RECORDS PROVIDED:
____________

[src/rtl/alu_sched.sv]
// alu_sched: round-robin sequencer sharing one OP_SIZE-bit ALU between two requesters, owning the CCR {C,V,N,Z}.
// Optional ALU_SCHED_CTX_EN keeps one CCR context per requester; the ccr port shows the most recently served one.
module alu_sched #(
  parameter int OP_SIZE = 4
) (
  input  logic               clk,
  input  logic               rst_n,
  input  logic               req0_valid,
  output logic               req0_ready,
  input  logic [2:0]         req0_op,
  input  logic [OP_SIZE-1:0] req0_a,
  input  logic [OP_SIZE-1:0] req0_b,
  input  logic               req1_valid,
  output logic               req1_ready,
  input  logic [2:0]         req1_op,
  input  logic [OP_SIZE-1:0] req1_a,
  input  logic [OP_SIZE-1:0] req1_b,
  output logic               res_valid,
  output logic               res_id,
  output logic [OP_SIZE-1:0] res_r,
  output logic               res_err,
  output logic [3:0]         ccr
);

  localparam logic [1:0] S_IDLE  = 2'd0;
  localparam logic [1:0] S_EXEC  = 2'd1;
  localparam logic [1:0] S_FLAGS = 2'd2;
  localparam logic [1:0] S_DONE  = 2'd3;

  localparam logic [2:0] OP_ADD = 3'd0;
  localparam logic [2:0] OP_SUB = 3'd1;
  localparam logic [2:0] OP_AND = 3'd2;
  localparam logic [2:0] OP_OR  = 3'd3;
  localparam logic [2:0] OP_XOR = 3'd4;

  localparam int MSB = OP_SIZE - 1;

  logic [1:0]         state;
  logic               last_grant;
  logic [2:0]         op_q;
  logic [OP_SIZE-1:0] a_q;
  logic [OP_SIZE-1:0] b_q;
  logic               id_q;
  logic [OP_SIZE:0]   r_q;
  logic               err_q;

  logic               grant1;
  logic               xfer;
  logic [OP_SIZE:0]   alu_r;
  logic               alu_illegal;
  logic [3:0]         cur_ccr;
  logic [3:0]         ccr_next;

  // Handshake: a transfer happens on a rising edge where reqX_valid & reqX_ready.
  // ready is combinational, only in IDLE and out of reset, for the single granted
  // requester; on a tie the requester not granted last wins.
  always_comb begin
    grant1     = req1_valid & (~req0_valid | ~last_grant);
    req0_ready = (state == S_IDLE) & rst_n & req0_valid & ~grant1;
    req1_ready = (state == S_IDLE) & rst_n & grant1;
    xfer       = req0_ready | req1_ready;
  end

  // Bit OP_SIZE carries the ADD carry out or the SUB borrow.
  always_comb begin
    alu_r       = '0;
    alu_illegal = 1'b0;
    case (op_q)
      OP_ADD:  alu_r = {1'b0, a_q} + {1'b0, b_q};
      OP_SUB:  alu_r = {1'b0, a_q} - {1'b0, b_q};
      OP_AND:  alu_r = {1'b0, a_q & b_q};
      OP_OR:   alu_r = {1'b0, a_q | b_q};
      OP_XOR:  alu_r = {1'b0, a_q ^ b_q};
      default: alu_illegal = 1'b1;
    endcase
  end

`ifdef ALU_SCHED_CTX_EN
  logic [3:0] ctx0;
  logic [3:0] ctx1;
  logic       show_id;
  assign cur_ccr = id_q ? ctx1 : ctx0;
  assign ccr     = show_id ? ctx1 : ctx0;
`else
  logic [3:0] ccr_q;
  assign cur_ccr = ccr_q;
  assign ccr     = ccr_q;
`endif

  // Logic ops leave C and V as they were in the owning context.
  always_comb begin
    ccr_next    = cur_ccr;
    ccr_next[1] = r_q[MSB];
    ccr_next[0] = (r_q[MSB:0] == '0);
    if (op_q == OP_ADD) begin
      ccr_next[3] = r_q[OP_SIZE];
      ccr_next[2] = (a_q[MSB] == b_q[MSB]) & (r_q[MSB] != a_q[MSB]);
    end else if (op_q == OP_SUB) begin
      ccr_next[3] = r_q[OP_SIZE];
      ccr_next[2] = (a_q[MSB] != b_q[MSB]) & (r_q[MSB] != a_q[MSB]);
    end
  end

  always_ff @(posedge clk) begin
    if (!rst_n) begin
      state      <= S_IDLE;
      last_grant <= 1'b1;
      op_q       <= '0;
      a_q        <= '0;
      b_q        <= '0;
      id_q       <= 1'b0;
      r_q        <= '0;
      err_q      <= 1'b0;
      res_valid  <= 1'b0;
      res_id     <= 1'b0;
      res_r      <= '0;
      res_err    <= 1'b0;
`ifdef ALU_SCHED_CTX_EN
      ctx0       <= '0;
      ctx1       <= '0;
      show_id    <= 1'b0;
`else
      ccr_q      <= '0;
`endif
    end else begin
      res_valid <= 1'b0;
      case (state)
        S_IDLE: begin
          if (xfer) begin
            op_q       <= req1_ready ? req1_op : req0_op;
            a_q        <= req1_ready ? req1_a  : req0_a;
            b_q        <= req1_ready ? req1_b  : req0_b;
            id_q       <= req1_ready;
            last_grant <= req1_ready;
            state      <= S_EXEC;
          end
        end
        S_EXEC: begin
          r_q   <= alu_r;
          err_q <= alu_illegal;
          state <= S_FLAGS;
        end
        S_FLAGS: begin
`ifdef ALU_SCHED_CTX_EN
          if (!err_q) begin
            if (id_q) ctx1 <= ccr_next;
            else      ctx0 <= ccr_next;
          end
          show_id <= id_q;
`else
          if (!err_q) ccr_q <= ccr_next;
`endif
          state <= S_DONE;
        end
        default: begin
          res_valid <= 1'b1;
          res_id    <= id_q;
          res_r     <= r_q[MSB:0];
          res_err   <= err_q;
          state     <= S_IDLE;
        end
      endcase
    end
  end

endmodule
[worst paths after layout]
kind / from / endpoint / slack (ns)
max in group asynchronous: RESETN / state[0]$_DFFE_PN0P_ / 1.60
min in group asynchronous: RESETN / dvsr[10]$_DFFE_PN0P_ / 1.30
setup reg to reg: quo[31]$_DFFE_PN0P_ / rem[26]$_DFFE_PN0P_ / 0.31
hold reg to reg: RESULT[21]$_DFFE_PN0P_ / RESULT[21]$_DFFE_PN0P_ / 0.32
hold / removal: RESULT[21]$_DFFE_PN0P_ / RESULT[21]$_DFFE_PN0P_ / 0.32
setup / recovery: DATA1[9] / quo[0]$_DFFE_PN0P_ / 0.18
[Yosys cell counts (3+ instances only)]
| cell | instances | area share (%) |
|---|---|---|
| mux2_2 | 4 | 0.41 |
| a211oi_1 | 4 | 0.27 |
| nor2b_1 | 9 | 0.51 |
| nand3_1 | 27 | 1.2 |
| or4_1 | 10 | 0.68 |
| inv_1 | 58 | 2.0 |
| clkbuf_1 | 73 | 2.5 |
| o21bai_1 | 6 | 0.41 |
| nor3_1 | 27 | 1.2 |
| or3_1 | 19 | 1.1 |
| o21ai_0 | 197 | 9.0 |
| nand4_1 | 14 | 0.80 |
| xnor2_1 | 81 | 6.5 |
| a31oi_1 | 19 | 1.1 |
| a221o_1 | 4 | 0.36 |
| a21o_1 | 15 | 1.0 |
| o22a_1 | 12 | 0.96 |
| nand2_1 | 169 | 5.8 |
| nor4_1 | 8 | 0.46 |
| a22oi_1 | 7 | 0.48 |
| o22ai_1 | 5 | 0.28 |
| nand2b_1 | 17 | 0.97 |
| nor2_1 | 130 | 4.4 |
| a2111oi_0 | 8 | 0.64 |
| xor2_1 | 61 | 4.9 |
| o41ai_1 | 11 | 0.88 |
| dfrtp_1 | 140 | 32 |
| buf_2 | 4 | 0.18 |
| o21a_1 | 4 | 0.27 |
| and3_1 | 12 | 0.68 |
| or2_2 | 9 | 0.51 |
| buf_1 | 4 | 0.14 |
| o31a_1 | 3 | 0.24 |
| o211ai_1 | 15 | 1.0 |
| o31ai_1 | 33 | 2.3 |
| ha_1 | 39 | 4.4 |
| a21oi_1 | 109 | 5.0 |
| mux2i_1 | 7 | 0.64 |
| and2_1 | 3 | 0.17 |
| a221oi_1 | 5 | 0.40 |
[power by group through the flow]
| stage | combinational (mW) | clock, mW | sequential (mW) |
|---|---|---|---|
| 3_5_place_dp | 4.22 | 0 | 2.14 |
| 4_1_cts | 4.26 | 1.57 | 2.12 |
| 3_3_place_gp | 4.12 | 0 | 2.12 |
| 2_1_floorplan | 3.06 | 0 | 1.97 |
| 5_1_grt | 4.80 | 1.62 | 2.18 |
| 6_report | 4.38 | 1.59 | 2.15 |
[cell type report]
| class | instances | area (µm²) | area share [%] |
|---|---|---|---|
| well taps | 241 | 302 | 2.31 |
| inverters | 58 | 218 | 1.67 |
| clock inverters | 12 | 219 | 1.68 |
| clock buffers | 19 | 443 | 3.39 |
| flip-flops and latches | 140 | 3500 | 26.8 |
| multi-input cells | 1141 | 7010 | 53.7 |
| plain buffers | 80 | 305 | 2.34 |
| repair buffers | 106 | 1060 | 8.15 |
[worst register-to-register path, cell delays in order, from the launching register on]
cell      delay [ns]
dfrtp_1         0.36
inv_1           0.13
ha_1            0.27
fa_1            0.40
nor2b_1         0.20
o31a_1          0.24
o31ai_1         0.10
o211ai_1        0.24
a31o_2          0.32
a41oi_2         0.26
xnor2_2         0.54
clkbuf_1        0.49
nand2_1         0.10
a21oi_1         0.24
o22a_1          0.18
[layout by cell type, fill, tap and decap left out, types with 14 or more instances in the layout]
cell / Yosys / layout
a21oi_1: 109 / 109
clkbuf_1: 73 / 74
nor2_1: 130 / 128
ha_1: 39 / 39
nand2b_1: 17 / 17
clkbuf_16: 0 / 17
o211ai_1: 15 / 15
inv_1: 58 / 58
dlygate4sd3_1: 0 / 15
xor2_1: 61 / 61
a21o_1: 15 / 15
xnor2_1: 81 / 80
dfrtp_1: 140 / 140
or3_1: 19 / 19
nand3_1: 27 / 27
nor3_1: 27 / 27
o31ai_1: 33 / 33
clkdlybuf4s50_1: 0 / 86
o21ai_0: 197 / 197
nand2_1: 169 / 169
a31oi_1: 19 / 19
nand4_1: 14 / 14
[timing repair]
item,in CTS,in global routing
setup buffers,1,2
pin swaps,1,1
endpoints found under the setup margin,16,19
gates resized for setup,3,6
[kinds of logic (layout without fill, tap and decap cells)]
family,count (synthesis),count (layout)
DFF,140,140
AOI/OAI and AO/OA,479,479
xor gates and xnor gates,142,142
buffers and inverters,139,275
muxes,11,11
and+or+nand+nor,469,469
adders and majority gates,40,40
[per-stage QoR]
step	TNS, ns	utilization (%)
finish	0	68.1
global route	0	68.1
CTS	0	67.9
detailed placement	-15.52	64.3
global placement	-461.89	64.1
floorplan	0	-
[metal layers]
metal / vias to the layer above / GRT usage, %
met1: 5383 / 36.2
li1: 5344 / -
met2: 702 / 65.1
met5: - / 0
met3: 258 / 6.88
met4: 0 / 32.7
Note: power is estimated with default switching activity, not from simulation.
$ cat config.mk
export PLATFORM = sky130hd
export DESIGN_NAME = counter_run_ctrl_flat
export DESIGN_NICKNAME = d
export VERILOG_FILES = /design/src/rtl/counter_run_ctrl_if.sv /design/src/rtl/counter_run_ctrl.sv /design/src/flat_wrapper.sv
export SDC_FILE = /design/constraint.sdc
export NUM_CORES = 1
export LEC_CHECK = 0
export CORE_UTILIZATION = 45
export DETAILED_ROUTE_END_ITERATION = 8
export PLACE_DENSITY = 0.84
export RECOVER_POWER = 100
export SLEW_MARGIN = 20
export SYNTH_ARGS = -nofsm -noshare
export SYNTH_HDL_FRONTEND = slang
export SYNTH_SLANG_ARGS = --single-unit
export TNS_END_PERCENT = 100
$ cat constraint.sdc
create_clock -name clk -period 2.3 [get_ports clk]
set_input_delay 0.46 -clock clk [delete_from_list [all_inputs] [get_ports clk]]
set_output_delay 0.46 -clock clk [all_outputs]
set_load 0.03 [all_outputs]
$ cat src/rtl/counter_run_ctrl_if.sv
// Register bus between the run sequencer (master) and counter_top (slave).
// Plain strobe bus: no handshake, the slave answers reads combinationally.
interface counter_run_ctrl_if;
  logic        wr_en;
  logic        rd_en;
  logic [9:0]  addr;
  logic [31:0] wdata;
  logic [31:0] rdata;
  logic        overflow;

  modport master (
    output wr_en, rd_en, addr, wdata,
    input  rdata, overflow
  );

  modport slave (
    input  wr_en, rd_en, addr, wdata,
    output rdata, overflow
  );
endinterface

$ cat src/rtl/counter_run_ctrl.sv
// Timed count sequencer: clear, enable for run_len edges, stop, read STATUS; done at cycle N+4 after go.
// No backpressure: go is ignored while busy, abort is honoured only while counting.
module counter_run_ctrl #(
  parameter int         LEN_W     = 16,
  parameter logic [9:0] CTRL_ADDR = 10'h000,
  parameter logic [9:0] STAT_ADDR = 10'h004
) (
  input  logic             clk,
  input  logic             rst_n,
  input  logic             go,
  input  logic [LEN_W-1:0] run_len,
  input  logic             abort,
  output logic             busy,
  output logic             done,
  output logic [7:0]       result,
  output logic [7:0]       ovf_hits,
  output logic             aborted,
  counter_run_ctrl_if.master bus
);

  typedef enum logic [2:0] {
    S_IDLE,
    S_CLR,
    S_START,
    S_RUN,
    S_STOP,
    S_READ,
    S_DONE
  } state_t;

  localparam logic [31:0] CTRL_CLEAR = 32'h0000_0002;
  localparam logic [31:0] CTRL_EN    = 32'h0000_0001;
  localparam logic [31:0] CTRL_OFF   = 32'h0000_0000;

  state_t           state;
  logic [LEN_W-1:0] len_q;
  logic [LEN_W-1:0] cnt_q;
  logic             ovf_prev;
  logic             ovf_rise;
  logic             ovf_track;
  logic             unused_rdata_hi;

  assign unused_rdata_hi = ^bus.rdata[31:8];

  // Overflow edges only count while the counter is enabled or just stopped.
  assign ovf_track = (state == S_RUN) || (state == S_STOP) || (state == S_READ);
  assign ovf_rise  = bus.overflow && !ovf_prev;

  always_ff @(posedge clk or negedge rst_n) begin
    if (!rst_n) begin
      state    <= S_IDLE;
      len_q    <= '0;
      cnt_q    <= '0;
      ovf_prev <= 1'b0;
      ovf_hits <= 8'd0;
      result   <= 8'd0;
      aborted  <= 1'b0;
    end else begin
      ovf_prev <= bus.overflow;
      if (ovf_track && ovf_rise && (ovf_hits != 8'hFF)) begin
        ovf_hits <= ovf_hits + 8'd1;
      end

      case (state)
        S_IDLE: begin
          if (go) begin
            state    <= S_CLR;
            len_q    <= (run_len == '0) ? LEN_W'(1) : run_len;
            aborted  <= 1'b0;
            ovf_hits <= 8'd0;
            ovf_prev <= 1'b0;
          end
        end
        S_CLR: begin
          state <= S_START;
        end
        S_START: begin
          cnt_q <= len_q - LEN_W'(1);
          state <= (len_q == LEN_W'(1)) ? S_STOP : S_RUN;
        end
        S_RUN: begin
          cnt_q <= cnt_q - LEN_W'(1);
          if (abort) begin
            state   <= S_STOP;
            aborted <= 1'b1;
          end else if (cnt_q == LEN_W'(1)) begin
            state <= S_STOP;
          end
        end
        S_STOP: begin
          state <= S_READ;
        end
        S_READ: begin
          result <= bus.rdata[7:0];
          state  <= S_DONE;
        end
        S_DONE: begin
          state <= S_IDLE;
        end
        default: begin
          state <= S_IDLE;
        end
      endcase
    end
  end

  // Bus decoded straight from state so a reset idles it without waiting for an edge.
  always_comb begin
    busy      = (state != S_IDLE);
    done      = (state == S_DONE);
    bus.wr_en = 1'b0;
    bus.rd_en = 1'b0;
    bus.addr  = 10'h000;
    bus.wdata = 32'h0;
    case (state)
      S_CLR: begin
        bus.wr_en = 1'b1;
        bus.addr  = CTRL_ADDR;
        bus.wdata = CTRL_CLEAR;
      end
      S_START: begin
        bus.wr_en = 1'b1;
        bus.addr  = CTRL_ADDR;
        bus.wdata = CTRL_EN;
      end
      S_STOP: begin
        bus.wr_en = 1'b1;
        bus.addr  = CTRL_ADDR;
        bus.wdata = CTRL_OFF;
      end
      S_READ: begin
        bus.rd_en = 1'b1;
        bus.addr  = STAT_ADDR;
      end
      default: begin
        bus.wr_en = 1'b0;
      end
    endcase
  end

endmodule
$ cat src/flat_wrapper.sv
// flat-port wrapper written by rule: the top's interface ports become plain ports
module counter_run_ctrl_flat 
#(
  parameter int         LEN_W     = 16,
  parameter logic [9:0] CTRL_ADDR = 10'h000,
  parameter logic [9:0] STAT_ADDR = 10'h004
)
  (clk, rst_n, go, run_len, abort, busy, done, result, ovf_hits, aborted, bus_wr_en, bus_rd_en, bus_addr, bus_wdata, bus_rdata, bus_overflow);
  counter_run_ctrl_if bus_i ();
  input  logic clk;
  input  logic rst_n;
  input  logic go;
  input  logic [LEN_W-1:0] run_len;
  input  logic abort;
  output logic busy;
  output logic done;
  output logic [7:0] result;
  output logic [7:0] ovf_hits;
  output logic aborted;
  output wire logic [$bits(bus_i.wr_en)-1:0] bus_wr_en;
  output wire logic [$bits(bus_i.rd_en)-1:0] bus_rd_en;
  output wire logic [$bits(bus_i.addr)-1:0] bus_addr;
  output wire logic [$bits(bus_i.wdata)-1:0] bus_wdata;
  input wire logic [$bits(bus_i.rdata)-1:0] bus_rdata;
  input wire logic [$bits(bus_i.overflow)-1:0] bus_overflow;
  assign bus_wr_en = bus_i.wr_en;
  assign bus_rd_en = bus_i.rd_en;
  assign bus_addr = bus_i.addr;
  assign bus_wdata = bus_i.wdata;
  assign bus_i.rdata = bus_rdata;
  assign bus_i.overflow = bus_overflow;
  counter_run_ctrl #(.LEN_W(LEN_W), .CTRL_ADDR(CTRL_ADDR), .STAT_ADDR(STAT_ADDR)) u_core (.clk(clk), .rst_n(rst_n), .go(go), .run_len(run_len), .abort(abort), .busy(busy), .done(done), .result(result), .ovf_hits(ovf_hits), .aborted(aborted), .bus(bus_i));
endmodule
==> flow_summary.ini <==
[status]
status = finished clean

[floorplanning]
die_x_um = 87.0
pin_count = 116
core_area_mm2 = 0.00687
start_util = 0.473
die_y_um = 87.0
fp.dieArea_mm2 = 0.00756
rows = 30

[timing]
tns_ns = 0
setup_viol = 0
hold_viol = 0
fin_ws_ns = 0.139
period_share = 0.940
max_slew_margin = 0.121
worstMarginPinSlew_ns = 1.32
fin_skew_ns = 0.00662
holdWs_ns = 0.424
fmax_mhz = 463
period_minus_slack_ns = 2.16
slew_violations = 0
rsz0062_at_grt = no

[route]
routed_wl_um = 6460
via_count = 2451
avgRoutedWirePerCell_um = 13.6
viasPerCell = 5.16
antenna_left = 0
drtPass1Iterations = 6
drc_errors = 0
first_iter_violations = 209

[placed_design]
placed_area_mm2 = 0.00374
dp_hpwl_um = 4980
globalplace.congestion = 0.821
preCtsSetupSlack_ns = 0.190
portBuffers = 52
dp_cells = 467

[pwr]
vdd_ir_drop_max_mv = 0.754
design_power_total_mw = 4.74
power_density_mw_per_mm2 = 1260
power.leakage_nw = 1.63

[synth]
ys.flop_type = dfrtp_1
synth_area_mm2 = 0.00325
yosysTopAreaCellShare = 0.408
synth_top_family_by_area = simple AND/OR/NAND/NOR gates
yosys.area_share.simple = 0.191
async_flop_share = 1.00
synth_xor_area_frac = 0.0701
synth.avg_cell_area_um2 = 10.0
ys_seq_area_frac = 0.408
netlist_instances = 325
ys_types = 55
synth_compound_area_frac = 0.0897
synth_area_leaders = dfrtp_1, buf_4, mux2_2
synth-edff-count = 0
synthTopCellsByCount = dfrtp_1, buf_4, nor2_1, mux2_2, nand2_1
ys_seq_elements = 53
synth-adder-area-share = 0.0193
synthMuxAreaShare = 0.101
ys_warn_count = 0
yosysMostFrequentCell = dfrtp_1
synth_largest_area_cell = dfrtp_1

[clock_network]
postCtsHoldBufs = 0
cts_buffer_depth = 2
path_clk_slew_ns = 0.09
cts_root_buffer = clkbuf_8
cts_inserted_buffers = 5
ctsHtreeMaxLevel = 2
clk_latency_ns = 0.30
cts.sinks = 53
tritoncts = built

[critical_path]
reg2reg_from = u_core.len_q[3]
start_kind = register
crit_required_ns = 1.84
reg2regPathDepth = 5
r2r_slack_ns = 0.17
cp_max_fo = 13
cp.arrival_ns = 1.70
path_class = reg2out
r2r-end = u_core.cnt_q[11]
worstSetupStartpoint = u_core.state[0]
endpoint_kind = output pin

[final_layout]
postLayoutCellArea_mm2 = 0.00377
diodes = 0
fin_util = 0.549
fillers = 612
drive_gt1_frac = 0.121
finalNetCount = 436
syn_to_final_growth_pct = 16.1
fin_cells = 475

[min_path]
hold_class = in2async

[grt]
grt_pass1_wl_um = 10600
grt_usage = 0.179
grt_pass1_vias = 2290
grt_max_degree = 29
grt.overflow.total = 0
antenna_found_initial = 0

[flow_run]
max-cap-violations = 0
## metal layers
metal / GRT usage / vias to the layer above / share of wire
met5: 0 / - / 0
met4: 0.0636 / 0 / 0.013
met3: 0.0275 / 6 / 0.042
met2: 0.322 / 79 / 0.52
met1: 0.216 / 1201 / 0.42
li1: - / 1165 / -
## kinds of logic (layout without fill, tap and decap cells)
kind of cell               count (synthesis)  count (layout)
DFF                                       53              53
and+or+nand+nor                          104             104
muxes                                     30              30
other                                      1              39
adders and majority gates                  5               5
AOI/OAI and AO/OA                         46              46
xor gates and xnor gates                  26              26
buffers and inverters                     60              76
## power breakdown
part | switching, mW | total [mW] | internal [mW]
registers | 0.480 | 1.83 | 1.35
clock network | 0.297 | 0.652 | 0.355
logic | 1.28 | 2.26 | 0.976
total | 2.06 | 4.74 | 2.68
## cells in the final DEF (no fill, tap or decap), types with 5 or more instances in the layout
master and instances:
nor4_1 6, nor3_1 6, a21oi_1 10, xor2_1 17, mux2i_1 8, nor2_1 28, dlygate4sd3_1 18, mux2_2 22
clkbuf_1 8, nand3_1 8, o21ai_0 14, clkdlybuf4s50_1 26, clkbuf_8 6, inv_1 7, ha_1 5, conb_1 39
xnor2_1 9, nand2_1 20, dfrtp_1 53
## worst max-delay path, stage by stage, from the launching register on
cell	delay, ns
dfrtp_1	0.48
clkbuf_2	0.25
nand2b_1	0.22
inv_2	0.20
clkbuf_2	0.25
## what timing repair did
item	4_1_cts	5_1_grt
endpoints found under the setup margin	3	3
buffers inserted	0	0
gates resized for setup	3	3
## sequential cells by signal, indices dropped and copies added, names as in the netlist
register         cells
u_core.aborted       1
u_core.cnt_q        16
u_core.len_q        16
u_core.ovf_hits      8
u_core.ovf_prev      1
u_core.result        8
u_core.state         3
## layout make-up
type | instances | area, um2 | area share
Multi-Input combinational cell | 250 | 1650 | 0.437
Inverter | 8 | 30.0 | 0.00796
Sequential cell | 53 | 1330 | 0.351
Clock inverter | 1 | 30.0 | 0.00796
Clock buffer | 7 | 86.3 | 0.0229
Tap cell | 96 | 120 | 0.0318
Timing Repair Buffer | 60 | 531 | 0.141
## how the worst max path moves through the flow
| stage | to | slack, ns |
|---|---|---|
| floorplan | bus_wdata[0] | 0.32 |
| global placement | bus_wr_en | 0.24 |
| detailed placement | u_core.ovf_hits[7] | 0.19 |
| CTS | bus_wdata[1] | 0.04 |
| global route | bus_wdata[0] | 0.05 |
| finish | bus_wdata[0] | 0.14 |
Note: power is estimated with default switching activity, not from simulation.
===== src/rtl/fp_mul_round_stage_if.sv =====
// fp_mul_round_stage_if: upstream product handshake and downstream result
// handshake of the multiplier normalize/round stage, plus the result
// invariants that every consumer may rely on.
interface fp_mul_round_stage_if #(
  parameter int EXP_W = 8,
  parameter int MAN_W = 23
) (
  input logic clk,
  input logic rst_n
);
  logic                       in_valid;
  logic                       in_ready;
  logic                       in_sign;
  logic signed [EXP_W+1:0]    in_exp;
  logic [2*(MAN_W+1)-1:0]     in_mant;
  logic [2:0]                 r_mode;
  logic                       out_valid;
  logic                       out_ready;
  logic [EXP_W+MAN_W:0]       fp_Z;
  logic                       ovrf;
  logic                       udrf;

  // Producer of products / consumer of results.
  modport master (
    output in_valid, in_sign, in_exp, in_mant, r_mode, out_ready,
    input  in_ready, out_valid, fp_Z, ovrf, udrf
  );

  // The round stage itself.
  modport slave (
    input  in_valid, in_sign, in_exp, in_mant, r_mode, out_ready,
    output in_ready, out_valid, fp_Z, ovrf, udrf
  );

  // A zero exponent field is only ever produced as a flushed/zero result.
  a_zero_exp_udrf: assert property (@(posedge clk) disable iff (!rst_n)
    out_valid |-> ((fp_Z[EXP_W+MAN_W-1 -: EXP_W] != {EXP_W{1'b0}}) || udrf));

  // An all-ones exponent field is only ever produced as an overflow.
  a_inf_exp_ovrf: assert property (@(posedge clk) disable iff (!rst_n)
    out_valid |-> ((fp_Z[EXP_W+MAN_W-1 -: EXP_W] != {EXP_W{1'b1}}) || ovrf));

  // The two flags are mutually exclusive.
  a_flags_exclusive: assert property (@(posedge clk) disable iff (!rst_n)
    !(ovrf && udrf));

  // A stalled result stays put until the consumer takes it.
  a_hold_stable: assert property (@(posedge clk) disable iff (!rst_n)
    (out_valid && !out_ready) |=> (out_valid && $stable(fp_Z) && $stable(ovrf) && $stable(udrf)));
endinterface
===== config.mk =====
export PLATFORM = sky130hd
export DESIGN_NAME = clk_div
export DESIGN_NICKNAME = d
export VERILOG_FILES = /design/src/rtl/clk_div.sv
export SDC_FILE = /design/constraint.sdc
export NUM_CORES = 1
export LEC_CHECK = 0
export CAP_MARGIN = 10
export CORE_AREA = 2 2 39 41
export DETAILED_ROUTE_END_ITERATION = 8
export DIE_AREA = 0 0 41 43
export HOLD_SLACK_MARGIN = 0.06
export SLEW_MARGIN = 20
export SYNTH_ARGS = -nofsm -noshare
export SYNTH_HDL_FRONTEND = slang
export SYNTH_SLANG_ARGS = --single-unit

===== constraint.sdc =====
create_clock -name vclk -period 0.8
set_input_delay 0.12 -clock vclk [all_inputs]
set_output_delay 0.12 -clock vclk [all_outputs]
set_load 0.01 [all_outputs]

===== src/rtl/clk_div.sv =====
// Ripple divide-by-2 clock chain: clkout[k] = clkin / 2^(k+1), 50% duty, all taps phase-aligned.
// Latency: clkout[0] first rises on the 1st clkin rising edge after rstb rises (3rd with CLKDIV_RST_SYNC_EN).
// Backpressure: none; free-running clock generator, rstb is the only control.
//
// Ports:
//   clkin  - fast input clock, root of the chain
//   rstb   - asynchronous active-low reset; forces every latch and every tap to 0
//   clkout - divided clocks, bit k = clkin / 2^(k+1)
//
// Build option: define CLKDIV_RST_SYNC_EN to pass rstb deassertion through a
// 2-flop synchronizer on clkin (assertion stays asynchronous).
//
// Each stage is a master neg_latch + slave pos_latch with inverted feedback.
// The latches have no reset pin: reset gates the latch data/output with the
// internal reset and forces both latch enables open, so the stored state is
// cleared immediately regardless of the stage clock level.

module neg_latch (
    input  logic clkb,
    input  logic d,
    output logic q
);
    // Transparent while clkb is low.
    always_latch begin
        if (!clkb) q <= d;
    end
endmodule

____________

WHAT TO WORK ON: Take exactly the lines from the one containing "hold reg to" through the one containing "or3_1 | 19 | 1.1 |" in the data above, and output them with nothing added.

SOLUTION:
hold reg to reg: RESULT[21]$_DFFE_PN0P_ / RESULT[21]$_DFFE_PN0P_ / 0.32
hold / removal: RESULT[21]$_DFFE_PN0P_ / RESULT[21]$_DFFE_PN0P_ / 0.32
setup / recovery: DATA1[9] / quo[0]$_DFFE_PN0P_ / 0.18
[Yosys cell counts (3+ instances only)]
| cell | instances | area share (%) |
|---|---|---|
| mux2_2 | 4 | 0.41 |
| a211oi_1 | 4 | 0.27 |
| nor2b_1 | 9 | 0.51 |
| nand3_1 | 27 | 1.2 |
| or4_1 | 10 | 0.68 |
| inv_1 | 58 | 2.0 |
| clkbuf_1 | 73 | 2.5 |
| o21bai_1 | 6 | 0.41 |
| nor3_1 | 27 | 1.2 |
| or3_1 | 19 | 1.1 |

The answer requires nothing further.